Restate the opening lines of the material below word for word, stopping after the line that contains "1970 | 2.48 |".

+ + + + + + +

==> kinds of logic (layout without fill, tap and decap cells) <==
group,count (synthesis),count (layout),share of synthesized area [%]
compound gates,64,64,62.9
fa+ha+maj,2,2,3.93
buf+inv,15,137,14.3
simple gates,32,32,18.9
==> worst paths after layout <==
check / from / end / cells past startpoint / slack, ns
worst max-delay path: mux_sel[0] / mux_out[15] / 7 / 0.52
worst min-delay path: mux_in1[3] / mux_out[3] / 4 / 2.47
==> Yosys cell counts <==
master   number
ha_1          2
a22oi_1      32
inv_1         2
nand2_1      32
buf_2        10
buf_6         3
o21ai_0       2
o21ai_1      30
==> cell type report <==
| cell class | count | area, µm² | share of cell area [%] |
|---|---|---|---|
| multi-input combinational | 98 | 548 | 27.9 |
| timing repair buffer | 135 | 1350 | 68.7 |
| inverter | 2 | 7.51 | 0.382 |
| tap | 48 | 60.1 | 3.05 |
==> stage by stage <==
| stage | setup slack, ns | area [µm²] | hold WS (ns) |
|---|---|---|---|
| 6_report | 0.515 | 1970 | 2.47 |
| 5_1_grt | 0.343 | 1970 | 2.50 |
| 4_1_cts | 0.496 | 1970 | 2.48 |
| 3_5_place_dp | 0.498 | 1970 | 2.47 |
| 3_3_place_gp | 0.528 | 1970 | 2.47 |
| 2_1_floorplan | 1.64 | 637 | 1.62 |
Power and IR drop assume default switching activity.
`flow/run.sh`:
```
#!/bin/bash
# OpenROAD 26Q1-2900-gdf79404cd8, Yosys 0.63+post, stock flow scripts
make -C /OpenROAD-flow-scripts/flow DESIGN_CONFIG=/design/flow/config.mk WORK_HOME=/design/flow/orfs finish
```
`flow/config.mk`:
```
export PLATFORM = sky130hd
export DESIGN_NAME = core
export DESIGN_NICKNAME = core
export VERILOG_FILES = /design/flow/design.v
export SDC_FILE = /design/flow/constraint.sdc
export NUM_CORES = 4
export LEC_CHECK = 1
export CORE_UTILIZATION = 40
export SYNTH_HDL_FRONTEND = slang
```
`flow/constraint.sdc`:
```
current_design core

set clk_period 31.0
set clk_io_pct 0.2

create_clock -name clk0 -period $clk_period [get_ports {clk}]

set non_clock_inputs [all_inputs -no_clocks]
set_input_delay [expr $clk_period * $clk_io_pct] -clock clk0 $non_clock_inputs
set_output_delay [expr $clk_period * $clk_io_pct] -clock clk0 [all_outputs]
```
`flow/design.v`:
```
module alu (  
  input clk,
  input [3:0] ALU_ctr,
  input [31:0] ALU_srcA,   
  input  [31:0] ALU_srcB,       
  output reg [31:0] ALU_resp
);
parameter ADD = 5'b00000;
parameter SUB = 5'b00001;
parameter AND = 5'b00010;
parameter OR = 5'b00011;
parameter XOR = 5'b00100;
parameter SLL = 5'b00101;
parameter SRL = 5'b00110;
parameter SLT = 5'b00111;
parameter SRA = 5'b01110;
parameter SLTU = 5'b01111;
parameter SLL_12 = 5'b10000;
always @(posedge clk) begin
  case(ALU_ctr)
    ADD: ALU_resp = ALU_srcA + ALU_srcB;       
    SUB: ALU_resp = ALU_srcA - ALU_srcB;         
    AND: ALU_resp = ALU_srcA & ALU_srcB;       
    OR: ALU_resp = ALU_srcA | ALU_srcB;         
    XOR: ALU_resp = ALU_srcA ^ ALU_srcB;       
    SLL: ALU_resp = ALU_srcA << ALU_srcB[4:0];  
    SLL_12: ALU_resp = ALU_srcA << 12;    
    SRL: ALU_resp = ALU_srcA >> ALU_srcB[4:0];  
    SRA: ALU_resp = $signed(ALU_srcA) >>> ALU_srcB[4:0];
    SLT: ALU_resp = ($signed(ALU_srcA) < $signed(ALU_srcB)) ? 32'd1 : 32'd0; 
    SLTU: ALU_resp = ($unsigned(ALU_srcA) < $unsigned(ALU_srcB)) ? 32'd1 : 32'd0; 
    default: ALU_resp = 32'd0;
  endcase
end
endmodule
module alu_dec (  
    input [2:0] funct3,
    input [6:0] funct7,   
    input [3:0] fmt,    
    output reg [3:0] ALU_ctr
);
parameter ADD = 5'b00000;
parameter SUB = 5'b00001;
parameter AND = 5'b00010;
parameter OR = 5'b00011;
parameter XOR = 5'b00100;
parameter SLL = 5'b00101;
parameter SRL = 5'b00110;
parameter SLT = 5'b00111;
parameter SRA = 5'b01110;
parameter SLTU = 5'b01111;
parameter SLL_12 = 5'b10000;
parameter R_TYPE = 0;
parameter I_TYPE = 1;
parameter IL_TYPE = 2;
parameter IE_TYPE = 3;
parameter S_TYPE = 4;
parameter B_TYPE = 5;
parameter J_TYPE = 6;
parameter JI_TYPE = 7;
parameter U_TYPE = 8;
parameter UP_TYPE = 9;
always @(*) begin
    case (fmt)
        R_TYPE: begin
            case (funct3)
                0: begin
                    if(funct7 == 0) ALU_ctr = ADD;
                    else if(funct7 == 'h20) ALU_ctr = SUB;
                end
                4: ALU_ctr = XOR;
                6: ALU_ctr = OR;
                7: ALU_ctr = AND;
                1: ALU_ctr = SLL; 
                5: begin
                    if (funct7 == 0) ALU_ctr = SRL; 
                    else if (funct7 == 'h20) ALU_ctr = SRA; 
                end 
                2: ALU_ctr = SLT; 
                3: ALU_ctr = SLTU;
                default: 
                    ALU_ctr = AND;
            endcase
        end
        I_TYPE: begin
            case (funct3)
                0: ALU_ctr = ADD;
                4: ALU_ctr = XOR;
                6: ALU_ctr = OR;
                7: ALU_ctr = AND;
                1: ALU_ctr = SLL; 
                5: begin
                    if (funct7 == 0) ALU_ctr = SRL; 
                    else if (funct7 == 'h20) ALU_ctr = SRA; 
                end 
                2: ALU_ctr = SLT;
                3: ALU_ctr = SLTU;
                default: 
                    ALU_ctr = AND;
                endcase
        end
        IL_TYPE: begin
         ALU_ctr = ADD;
        end
        S_TYPE: begin
           ALU_ctr = ADD;
        end
        B_TYPE: begin
            ALU_ctr = ADD;
        end
        J_TYPE: begin
            ALU_ctr = ADD;
        end
        JI_TYPE: begin
            ALU_ctr = ADD;
        end
        U_TYPE: begin
            ALU_ctr = SLL_12;
        end
        UP_TYPE: begin
            ALU_ctr = ADD;
        end
        default: ALU_ctr = ADD;
    endcase
end
endmodule
module core(  
  input clk,  
  input resetn,  
  output reg [31:0] address,  
  output reg [31:0] data_out,  
  input [31:0] data_in,  
  output reg we  
);
wire [31:0] ALU_resp;
reg [31:0] ALU_srcA;   
reg [31:0] ALU_srcB;    
wire [3:0] ALU_ctr_ad; 
wire [3:0] ALUOut; 
wire [6:0] op; 
wire [2:0] funct3; 
wire [6:0] funct7;
wire [4:0] rd;
wire [4:0] rs1;
wire [4:0] rs2;
wire [31:0] immI, immS, immB, immU, immJ;
reg [31:0] Adr;
reg [3:0] state = 0, state_next = 0;
reg [31:0] pc = 0;
reg [31:0] pc_next = 0;
reg [31:0] pc_add;
reg PCWrite;
reg AdrSrc, LinkReg, Branch, weMem;
reg [31:0] instr;    
reg IRWrite;
reg ResultSrc = 0;
reg ImmSrc = 0;
reg RegWrite = 0;
assign  op = instr[6:0];
assign  funct3 = instr[14:12];
assign  rd = instr[11:7];
assign  rs1 = instr[19:15];
assign  rs2 = instr[24:20];
assign  funct7 = instr[31:25];
assign immI = {{20{instr[31]}}, instr[31:20]};
assign immS = {{20{instr[31]}}, instr[31:25], instr[11:7]};
assign immB = {{19{instr[31]}}, instr[7], instr[30:25], instr[11:8], 1'b0};
assign immU = {instr[31:12], 12'b0};
assign immJ = {{11{instr[31]}}, instr[31], instr[19:12], instr[20], instr[30:21], 1'b0};
parameter DEBUG = 0;
parameter DEBUG_ST = 0;
parameter IDLE = 0;
parameter FETCH = 1;
parameter DECODE = 2;
parameter MEMADR = 3;
parameter MEMREAD = 4;
parameter MEMWB = 5;
parameter MEMWRITE = 6;
parameter EXECUTE = 7;
parameter ALUWB = 8;
parameter EXECUTE_B = 9;
parameter EXECUTE_J = 10;
parameter EXECUTE_U = 11;
parameter EXECUTE_UP = 12;
parameter EXECUTE_JL = 13;
parameter R_TYPE = 0;
parameter I_TYPE = 1;
parameter IL_TYPE = 2;
parameter IE_TYPE = 3;
parameter S_TYPE = 4;
parameter B_TYPE = 5;
parameter J_TYPE = 6;
parameter JI_TYPE = 7;
parameter U_TYPE = 8;
parameter UP_TYPE = 9;
reg [31:0] regis[0:31];
wire [31:0] data_out1;
wire [31:0] data_out2;
reg [4:0] reg_w;
reg [3:0] fmt;
alu_dec dec(  
  .funct3(funct3),   
  .funct7(funct7),       
  .fmt(fmt),
  .ALU_ctr(ALU_ctr_ad)
);
alu ad(  
  .clk(clk),
  .ALU_srcA(ALU_srcA),   
  .ALU_srcB(ALU_srcB),       
  .ALU_ctr(ALU_ctr_ad),
  .ALU_resp(ALU_resp)
);
RegisterFile regisFile(   
  .clk(clk),
  .rs1(rs1),         
  .rs2(rs2),         
  .w(reg_w),          
  .data_in(data_out),    
  .we(RegWrite),          
  .data_out1(data_out1), 
  .data_out2(data_out2) 
);
always @(posedge clk) begin
  if (!resetn)begin
    if(state != IDLE) if(DEBUG_ST) $display("RESET");
    state = IDLE;
    pc = 0;
  end
  else begin
    state = state_next;
    if (PCWrite) begin
      pc = pc_next;
      if(DEBUG) $display("PROXIMO PC: 0x%h", pc);
    end
    if (IRWrite) begin
      instr = data_in;
      if(DEBUG) $display("INST: 0x%h", instr);
    end
  end
end
always @(*) begin  
  PCWrite = 0;
  IRWrite = 0; 
  AdrSrc = 0;  
  ALU_srcA = 0;
  ALU_srcB = 0;
  ResultSrc = 0;
  ImmSrc = 0;
  RegWrite = 0;
  state_next = state; 
  reg_w = 0;
  LinkReg = 0;
  pc_next = pc;
  Branch = 0;
  weMem = 0;
  case (state)
    IDLE: begin
      if(DEBUG_ST) $display("IDLE");
        state_next = FETCH;
    end
    FETCH: begin 
      if(DEBUG_ST) $display("FETCH 0x%h", pc_next);
      IRWrite = 1; 
      state_next = DECODE;
    end
    DECODE: begin 
      if(DEBUG_ST) $display("DECODE");
      case (op)
        7'b0110011: begin  
          if(DEBUG) $display("R-type");
          ALU_srcA = data_out1;
          ALU_srcB = data_out2;
          state_next = EXECUTE;
          fmt = R_TYPE;
        end
        7'b0010011: begin  
          if(DEBUG) $display("I-type");
          ALU_srcA = data_out1; 
          ALU_srcB = immI;      
          state_next = EXECUTE;
          fmt = I_TYPE;
        end
        7'b0000011: begin  
          if(DEBUG) $display("I-type LOAD");
          ALU_srcA = data_out1;
          ALU_srcB = immI;
          state_next = MEMADR;
          fmt = IL_TYPE;
        end
        7'b1110011 : begin  
          if(DEBUG) $display("I-type Env");
          state_next = IDLE;
          fmt = IE_TYPE;
        end
        7'b0100011 : begin  
          if(DEBUG_ST) $display("S-type");
          ALU_srcA = data_out1;
          ALU_srcB = immS;
          state_next = MEMADR;
          fmt = S_TYPE;
        end
        7'b1100011 : begin  
          if(DEBUG) $display("B-type");
          ALU_srcA = pc_next;
          ALU_srcB = immB;
          state_next = EXECUTE_B;
          fmt = B_TYPE;
        end
        7'b1101111 : begin  
          ALU_srcA = pc; 
          ALU_srcB = 4; 
          state_next = EXECUTE_JL;
          fmt = J_TYPE;
        end
        7'b1100111 : begin  
          if(DEBUG_ST) $display("JI-type");
          ALU_srcA = pc; 
          ALU_srcB = 4;   
          state_next = EXECUTE_JL;
          fmt = JI_TYPE;
        end
        7'b0110111 : begin  
          if(DEBUG_ST) $display("U-type");
          ALU_srcA = immU;
          ALU_srcB = 0;
          state_next = EXECUTE_U;
          fmt = U_TYPE;
        end
        7'b0010111 : begin  
          if(DEBUG_ST) $display("UP-type");
          ALU_srcA = immU;
          ALU_srcB = 0;
          state_next = EXECUTE_UP;
          fmt = U_TYPE;
        end
        7'b0001111 : begin  
          if(DEBUG_ST) $display("FENCE");
          PCWrite = 1;
          state_next = FETCH;
        end
        default: begin
        if(DEBUG_ST) $display("DEFAULT");
        PCWrite = 1;
        state_next = FETCH;
      end
    endcase
    end
    MEMADR: begin 
      if(DEBUG_ST) $display("MEMADR");
      AdrSrc = 1;
      if (op == 7'b0000011) begin  
        RegWrite = 1;  
        reg_w = rd;
        case (funct3)
          0: begin 
            case (address[1:0])
              2'b00: data_out = {{24{data_in[7]}},   data_in[7:0]};
              2'b01: data_out = {{24{data_in[15]}},  data_in[15:8]};
              2'b10: data_out = {{24{data_in[23]}},  data_in[23:16]};
              2'b11: data_out = {{24{data_in[31]}},  data_in[31:24]};
            endcase
          end
          1: begin 
            case (address[1])
              1'b0: data_out = {{16{data_in[15]}}, data_in[15:0]};
              1'b1: data_out = {{16{data_in[31]}}, data_in[31:16]};
            endcase
          end
          2: begin
            data_out = data_in;
          end
          4: begin 
            case (address[1:0])
              2'b00: data_out = {24'b0, data_in[7:0]};
              2'b01: data_out = {24'b0, data_in[15:8]};
              2'b10: data_out = {24'b0, data_in[23:16]};
              2'b11: data_out = {24'b0, data_in[31:24]};
            endcase
          end
          5: begin 
            case (address[1])
              1'b0: data_out = {16'b0, data_in[15:0]};
              1'b1: data_out = {16'b0, data_in[31:16]};
            endcase
          end
          default: begin
            data_out = 32'b0;
          end
        endcase
        state_next = MEMREAD;
      end 
      else if (op == 7'b0100011) begin  
        weMem = 1;
        case (funct3)
            0: begin
            case (address[1:0])
              2'b00: data_out = {data_in[31:8], data_out2[7:0]};
              2'b01: data_out = {data_in[31:16], data_out2[7:0], data_in[7:0]};
              2'b10: data_out = {data_in[31:24], data_out2[7:0], data_in[15:0]};
              2'b11: data_out = {data_out2[7:0], data_in[23:0]};
            endcase
            end
            1: begin
              case (address[1])
                1'b0: data_out = {data_in[31:16], data_out2[15:0]};
                1'b1: data_out = {data_out2[15:0], data_in[15:0]};
              endcase
            end
            2: begin
              data_out = data_out2;
            end
            default: data_out = data_out2;
        endcase
        state_next = MEMWRITE;
      end 
      else begin
        data_out = 32'b0;
        state_next = MEMREAD;
      end
    end
    MEMREAD: begin 
      if(DEBUG_ST) $display("MEMREAD");
      AdrSrc = 1;
      state_next = MEMWB;
    end
    MEMWB: begin 
      if(DEBUG_ST) $display("MEMWB");
      PCWrite = 1;
      state_next = FETCH;
    end
    MEMWRITE: begin 
      if(DEBUG_ST) $display("MEMWRITE");
      PCWrite = 1;
      state_next = FETCH;
    end
    EXECUTE: begin 
      if(DEBUG_ST) $display("EXECUTE");
      data_out = ALU_resp;
      state_next = ALUWB;
    end
    EXECUTE_J: begin 
      if(DEBUG) $display("EXECUTE J");
      LinkReg = 1;
      PCWrite = 1;
      state_next = FETCH;
    end
    EXECUTE_JL: begin 
      if(DEBUG) $display("EXECUTE JL");
      reg_w = rd;
      RegWrite = 1;
      if (op == 7'b1101111) begin
        ALU_srcA = pc; 
        ALU_srcB = immJ;  
      end else begin
        ALU_srcA = data_out1; 
        ALU_srcB = immI;  
      end
      data_out = ALU_resp;
      state_next = EXECUTE_J;
    end
    EXECUTE_B: begin 
      if(DEBUG_ST)  $display("EXECUTE_B");
      case (funct3)
        0: begin  
          if(data_out1 == data_out2) begin
            Branch = 1;
          end
        end
        1: begin  
          if(data_out1 != data_out2)begin
            Branch = 1;
          end
        end
        4: begin  
          if($signed(data_out1) < $signed(data_out2)) begin
            Branch = 1;
          end
        end
        5: begin  
          if(($signed(data_out1) >= $signed(data_out2)))begin
            Branch = 1;
          end
        end
        6: begin  
          if(data_out1 < data_out2)begin
            Branch = 1;
          end
        end
        7: begin  
          if(data_out1 >= data_out2)begin
            Branch = 1;
          end
        end 
      default: 
        Branch = 0;
      endcase
      PCWrite = 1;
      state_next = FETCH;
    end
    EXECUTE_U: begin
      data_out = ALU_resp;
      state_next = ALUWB;
    end
    EXECUTE_UP: begin
      ALU_srcA = ALU_resp;
      ALU_srcB = pc_next;
      state_next = EXECUTE_U;
      fmt = UP_TYPE;
    end
    ALUWB: begin
      if(DEBUG_ST) $display("ALUWB");
      reg_w = rd;
      RegWrite = 1;
      PCWrite = 1;
      state_next = FETCH;
    end
    default: begin
      if(DEBUG_ST) $display("DEFAULT VAI FETCH");
      PCWrite = 1;
      state_next = FETCH;
    end
  endcase
  we = weMem;
  address = (AdrSrc) ? ALU_resp : pc_next;
  pc_next = pc_next + 4;
  if (Branch || LinkReg) begin
      pc_next = ALU_resp;
  end 
end
endmodule
module RegisterFile (   
  input clk, 
  input [4:0] rs1,         
  input [4:0] rs2,         
  input [4:0] w,          
  input [31:0] data_in,    
  input we,          
  output reg [31:0] data_out1, 
  output reg [31:0] data_out2  
);
reg [31:0] regfile [0:31];
integer i;
initial begin
  for (i = 0; i < 32; i = i + 1)
    regfile[i] = 32'h00000000;
end
always @(posedge clk) begin
  if (we && w)  begin
    regfile[w] = data_in;
  end
end
always @(*) begin
  data_out1 = regfile[rs1]; 
  data_out2 = regfile[rs2];
end
endmodule
```
==> flow_metrics.tcl <==
# place-and-route summary
set metrics [dict create \
    gr_ovfl_total 0 \
    place_worst_setup_slack_ns 21.89 \
    timing.rr.start "instr[20]" \
    unclocked_pins 40 \
    worstHoldPathCells 2 \
    fin_util 0.455 \
    finalWeightedCongestion 1.01 \
    synth-edff-count 1056 \
    drt-initial-drc-count 3908 \
    ant_nets 0 \
    synth.yosys.chip_area_sq_um 64800 \
    warnings 91 \
    detail_route.first_pass.iterations 7 \
    global_route_wire_length_before_repair_mm 345 \
    synth.most_common_cell "edfxtp_1" \
    power_density_nw_per_um2 45.1 \
    period_used_share 0.316 \
    placement.cell_area_sq_um 69200 \
    wl_per_cell_um 33.8 \
    endpoint "address[1]" \
    core.rowCount 147 \
    ys_dominant_reg_cell "edfxtp_1" \
    number_of_warnings_issued_by_yosys 0 \
    async_flop_share 0 \
    clock_insertion_delay_worst_skew_ns 0.78 \
    layout_setup_ws_ns 21.21 \
    timing.clock.skew_ns 0.0431 \
    status "completed" \
    final_max_slew_viol_count 0 \
    number_of_levels_the_h_tree_was_split_into 3 \
    io-pin-count 99 \
    route.detailed.drc 0 \
    global_route.usage.total 0.320 \
    fp.coreArea_sq_um 161000 \
    endpoint_kind "primary output" \
    cts_tree "done" \
    vias 46600 \
    startpoint_type_of_the_worst_setup_path "flop" \
    path_class "flop to primary output" \
    avgViaCountPerCell 6.47 \
    leakagePower_nw 25.4 \
    drv.max_cap_violation_count 0 \
    fp_util 0.403 \
    synthDominantCellAreaShare 0.489 \
    worst_slew_pin_slew_ns 1.04 \
    area_delta_synth_final_pct 12.8 \
    layout_min_cycle_time_ns 9.79 \
    worstPathArrival_ns 3.59 \
    grt_max_degree 91 \
    synth.avg_cell_area_sq_um 13.4 \
    worst_hold_path_type "flop to flop" \
    clk_path_buf_depth 3 \
    worst_setup_path_startpoint "state[11]" \
    final_design_area_excluding_fillers_sq_um 73100 \
    synth_area_leader_cell "edfxtp_1" \
    worstPathMaxFanout 41 \
    netlist_area_sq_um 64800 \
    fmaxAchievable_mhz 102 \
    io_buffers 98 \
    cts_buffers 121 \
    number_of_buffers_added_for_setup_after_cts 0 \
    vdd.ir_drop.worst_v 0.0000490 \
    crit_required_ns 24.80 \
    finalSetupTns_ns 0 \
    regToRegSetupSlack_ns 21.88 \
    detail_route.wirelength_mm 244 \
    syn_inst 4840 \
    unconstrained_endpoints 1096 \
    layout.filler_cells 14000 \
    grt_pass1_vias 47900 \
    relSlewSlack 0.296 \
    dp_wirelength_mm 160 \
    dieArea_sq_um 164000 \
    synth.ff_latch_count 1174 \
    synthTopCellsByArea "edfxtp_1, mux4_2, mux2i_1" \
    yosys_cells 4840 \
    die_h_um 405 \
    synthTopCellsByCount "edfxtp_1, mux2i_1, mux4_2, nand2_1, a21oi_1" \
    clk_pin_slew_worst_paths_ns 0.06 \
    post_cts_resize_count 0 \
    setup_repair_after_global_routing_missed_its_margin "false" \
    cts_hold_buf 0 \
    setup_viol_count_final 0 \
    cts-root-buf "clkbuf_16" \
    hold_violations 0 \
    die_w_um 405 \
    post_synth_num_cell_types 88 \
    antenna_found_initial 14 \
    drive_above_1_share 0.193 \
    ff2ff_path_depth 24 \
    r2r_end "ad.ALU_resp[31]" \
    total_design_power_mw 3.30 \
]
cell type report:
| class | instances | area, sq um | share of cell area |
|---|---|---|---|
| multi-input cells | 3193 | 29300 | 0.401 |
| inverters | 126 | 473 | 0.00647 |
| diodes | 5 | 12.5 | 0.000171 |
| flip-flops and latches | 1174 | 33900 | 0.463 |
| clock inverters | 77 | 778 | 0.0106 |
| clock buffers | 145 | 3140 | 0.0429 |
| repair buffers | 333 | 2830 | 0.0388 |
| well taps | 2160 | 2700 | 0.0370 |
==> design/flow/design.v <==
module memory(
  input clk,
  input [31:0] address,
  input [31:0] data_in,
  output [31:0] data_out,
  input we
);
reg [31:0] mem[0:1024];  
integer i;
assign data_out = mem[address[13:2]];
always @(posedge clk) begin
  if (we) begin
    mem[address[13:2]] = data_in;
  end
end
initial begin
  for (i = 0; i < 1024; i = i + 1) begin
    mem[i] = 32'h00000000;
  end
  $readmemh("memory.mem", mem);
end
endmodule
==> design/flow/run.sh <==
#!/bin/bash
# OpenROAD 26Q1-2900-gdf79404cd8, Yosys 0.63+post, stock flow scripts
make -C /OpenROAD-flow-scripts/flow DESIGN_CONFIG=/design/flow/config.mk WORK_HOME=/design/flow/orfs finish
==> design/flow/config.mk <==
export PLATFORM = sky130hd
export DESIGN_NAME = memory
export DESIGN_NICKNAME = memory
export VERILOG_FILES = /design/flow/design.v
export SDC_FILE = /design/flow/constraint.sdc
export NUM_CORES = 4
export LEC_CHECK = 1
export CORE_UTILIZATION = 40
export SYNTH_HDL_FRONTEND = slang
==> design/flow/constraint.sdc <==
current_design memory

set clk_period 135.5
set clk_io_pct 0.2

create_clock -name clk0 -period $clk_period [get_ports {clk}]

set non_clock_inputs [all_inputs -no_clocks]
set_input_delay [expr $clk_period * $clk_io_pct] -clock clk0 $non_clock_inputs
set_output_delay [expr $clk_period * $clk_io_pct] -clock clk0 [all_outputs]
==> results.cfg <==
; flow metrics
[worst_setup_path]
critPathTopFamily = buffers and inverters
cp-end-kind = output pin
max_stage_delay_ns = 0.68
required_ns = 108.40
startpoint = address[2]
path_class = in -> out
worst-path-buf-inv = 16
path_max_fanout = 63
cpMaxStageDelayCell = buf_4
crit_arrival_ns = 38.72
path_cells = buf_16 > buf_4 > buf_4 > buf_4 > buf_4 > buf_4 > buf_4 > buf_4 > buf_4 > buf_4 > buf_4 > buf_4 > mux4_2 > a22oi_1 > nand4_1 > a22oi_1 > buf_4 > nand4_1 > buf_4 > a22oi_1 > buf_4 > nand4_1 > clkdlybuf4s50_1
cp-start-kind = input port
cpMostUsedCell = buf_4

[finish]
drive_above_1_share_pct = 24.77
largest_reg_flops = 32800
stdcell_count = 102950
combGateArea_mm2 = 0.2430
fillCellCount = 249221
syn2layout_area_growth_pct = 14.32
lay_top_count = edfxtp_1
regArea_mm2 = 0.9849
lay_top_cells = edfxtp_1, mux4_2, mux2i_1, buf_4, a22oi_1

[drt]
firstDrtPassIters = 7
drt_iter0_drc = 44324
via_count = 603909
drc_errors = 0
viasPerCell = 5.866
ant_nets = 0
wirelength_um = 3847000
detail_route.wl_per_cell_um = 37.37

[final_timing]
relSlewSlack_pct = -4.895
timing.final.crit_share_pct = 48.58
rsz0062_at_grt = no
hold_viol = 0
setup_viol = 0
max_slew.worst_pin.slew_ns = 1.573
fin_setup_tns_ns = 0
finalWorstPathRequiredPeriod_ns = 65.82
max_freq_mhz = 15.19
maxSlewViolCount = 3
setup_ws_ns = 69.68
whs_ns = 25.74

[synth]
yosysUniqueCellTypes = 35
yosys-stat-area_mm2 = 1.234
avgSynthCellArea_um2 = 22.46
synth_cells = 54926
synth_flops = 32800
ys_cells = 54926
synth_area_mm2 = 1.234
yosysWarnings = 0
yosys.stat.seqShare_pct = 79.85

[clocking]
max-clock-path-buffers = 6
ctsHoldBuffers = 0
cts-buffers-inserted = 3228
cts_resized = 0
cts_max_level = 8
root_buffer = clkbuf_16
numClockSinks = 32800
cts_tree = done
post_cts_buffers = 0
clkTransAtPathRegs_ns = 0.06

[floorplan]
ios = 98
chipArea_mm2 = 3.091
die_w_um = 1758
fp-utilization_pct = 40.12
rows = 644
core-area_mm2 = 3.075
die_y_um = 1758

[worst_hold_path]
hold_class = in -> reg
whs_endpoint = mem[31827]
hold_depth = 1
hold_start = data_in[19]

[placed_design]
placed_cells = 96378
dp_slack_ns = 69.32
portBuffers = 77
place.detailed.hpwl_um = 2296000
gp_congestion = 0.9424

[global_route]
grt_pass1_vias = 652031
grt_use_total_pct = 27.31
grt_pass1_wl_um = 5244000
grt_antenna_before_repair = 262
grt_overflow = 0
grt_max_degree = 129

[pwr]
powerDensity_mw_per_mm2 = 14.67
p_total_mw = 20.69
power.leakage_nw = 438.2
ir_drop_mv = 0.01783

[outcome]
violations = capacitance limit, slew limit
outcome = complete, but fails checks

[job]
max_cap_viol_count = 1
warnings = 59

+ + + + + + +

**Task response**:
==> kinds of logic (layout without fill, tap and decap cells) <==
group,count (synthesis),count (layout),share of synthesized area [%]
compound gates,64,64,62.9
fa+ha+maj,2,2,3.93
buf+inv,15,137,14.3
simple gates,32,32,18.9
==> worst paths after layout <==
check / from / end / cells past startpoint / slack, ns
worst max-delay path: mux_sel[0] / mux_out[15] / 7 / 0.52
worst min-delay path: mux_in1[3] / mux_out[3] / 4 / 2.47
==> Yosys cell counts <==
master   number
ha_1          2
a22oi_1      32
inv_1         2
nand2_1      32
buf_2        10
buf_6         3
o21ai_0       2
o21ai_1      30
==> cell type report <==
| cell class | count | area, µm² | share of cell area [%] |
|---|---|---|---|
| multi-input combinational | 98 | 548 | 27.9 |
| timing repair buffer | 135 | 1350 | 68.7 |
| inverter | 2 | 7.51 | 0.382 |
| tap | 48 | 60.1 | 3.05 |
==> stage by stage <==
| stage | setup slack, ns | area [µm²] | hold WS (ns) |
|---|---|---|---|
| 6_report | 0.515 | 1970 | 2.47 |
| 5_1_grt | 0.343 | 1970 | 2.50 |
| 4_1_cts | 0.496 | 1970 | 2.48 |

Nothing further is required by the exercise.